L’Università di Salerno è il promotore principale di una “una settimana di Cucina Italiana e Cinese” che si svolge al Cairo da sabato a mercoledì prossimi rispecchiando la strategica iniziativa commerciale della “Nuova Via della Seta” ed eleggendo il raviolo a denominatore comune delle due millenarie culture culinarie. Lo si è appreso nella capitale egiziana. Lo chef Pietro Parisi, il vesuviano “cuoco contadino” di Palma Campania, è fra i cinque cuochi italiani che lavoreranno con altrettanti colleghi cinesi in un ristorante panoramico sul Nilo che il 27 e 28 gennaio proporrà un menu italiano con una “isola” cinese dedicata ai “Jiao Tzi”, il nome che in Cina indica i ravioli.
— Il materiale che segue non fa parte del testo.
Background: an optimization exercise with open tools, aiming at small area and a short achievable clock period. Do not read the settings as production practice.
The RTL was checked by simulation tests, not by an equivalence proof against the original design.

==> flow/design.v, too long to show whole: its modules and the start of the top module <==
// module main32: 244 lines
// module mc_cneg: 227 lines
// module mc_cincn: 227 lines
// module mc_cinc: 227 lines
// module mc_dec16: 10 lines
// module mc_sel16: 22 lines
// module mc_sel17: 22 lines
// module mc_sel18: 22 lines
// module mc_rport: 40 lines
// module mc_rporta: 43 lines
// module mc_rportb: 43 lines
// module mc_alu: 89 lines
// module mc_rowp: 441 lines
// module mc_rown: 441 lines
// module mc_rowf: 191 lines
// module mc_hadd: 347 lines
// module g_a21oi: 3 lines
// module g_a222oi: 3 lines
// module g_a22oi: 3 lines
// module g_inv: 3 lines
// module g_nand2: 3 lines
// module g_nand3: 3 lines
// module g_nor2: 3 lines
// module g_o21ai: 3 lines
// module g_o22ai: 3 lines
// module g_or2: 3 lines
// module g_xnor2: 3 lines
// module g_xor2: 3 lines
// module g_ha: 4 lines
module main32 (
    input rst, clk,
    input [3:0] rSelect,
    output [31:0] regOut, PCOut,
    output [3:0] flagOut,
    input [31:0] instIn,
    output [7:0] memAddr,
    output [31:0] memWData,
    output memWE,
    input [31:0] memRData
);
  // ...
==> flow/flow/run.sh <==
#!/bin/bash
# Own layout flow: the standard synthesis, then the standard ORFS layout with
#  - the port buffers set to buf_2 (the default picks the weakest buffer, a delay cell),
#  - ORFS's repair_timing (after CTS and after global routing) allowed to upsize gates
#    (no buffering) on paths with less than 332.5 ns of slack at the 560 ns clock.
# Each tool's full output goes to its own log here (synth.log, layout.log) and to
# ORFS's logs under orfs/logs/.
set -euo pipefail
bash standard.sh synth > synth.log 2>&1
bash standard.sh "BUFFER_PORTS_ARGS=-buffer_cell sky130_fd_sc_hd__buf_2" \
  SETUP_SLACK_MARGIN=332.5 SETUP_MOVE_SEQUENCE=sizeup,swap finish > layout.log 2>&1
==> flow/standard.sh <==
#!/bin/bash
# synth_recipe.tcl (not shown) runs the flow's synth.tcl, then flattens the netlist and writes it again
# the make line also repeats each setting of config.mk as NAME=value (left out here)
make -C /OpenROAD-flow-scripts/flow DESIGN_CONFIG=/design/flow/config.mk WORK_HOME=/design/flow/orfs CLKGATE_MAP_FILE= SYNTH_SCRIPT=/design/flow/synth_recipe.tcl "${@:-finish}"
==> flow/config.mk <==
export PLATFORM = sky130hd
export DESIGN_NAME = main32
export DESIGN_NICKNAME = main32
export VERILOG_FILES = /design/flow/design.v
export SDC_FILE = /design/flow/constraint.sdc
export NUM_CORES = 8
export LEC_CHECK = 0
export CAP_MARGIN = 20
export CORE_MARGIN = 2
export CORE_UTILIZATION = 30
export SLEW_MARGIN = 20
export SYNTH_HIERARCHICAL = 1
==> flow/constraint.sdc <==
create_clock -name core_clock -period 560.0 [get_ports {clk}]
set_input_delay 112.0000 -clock core_clock [delete_from_list [all_inputs] [get_ports {clk}]]
set_output_delay 112.0000 -clock core_clock [all_outputs]
set_load 0.01 [all_outputs]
Martedì 29 verrà organizzata una cena di gala metà italiana e metà cinese e il giorno dopo il ristorante (quello dell’Hotel Flamenco) proporrà un menu cinese con un’isola italiana, stavolta dedicata ai ravioli. Verranno invitati giovani cuochi e studenti egiziani per dare loro l’opportunità di cogliere qualche tecnica e segreto degli chef italiani e cinesi. Già per sabato 26 è indetto un evento mediatico per presentare ufficialmente l’iniziativa dal titolo “Yin e Yang: Una settimana di Cucina Italiana e Cinese, l’una e l’altra in armonia” di cui l’ateneo salernitano è promotore assieme al Centro culturale cinese del Cairo.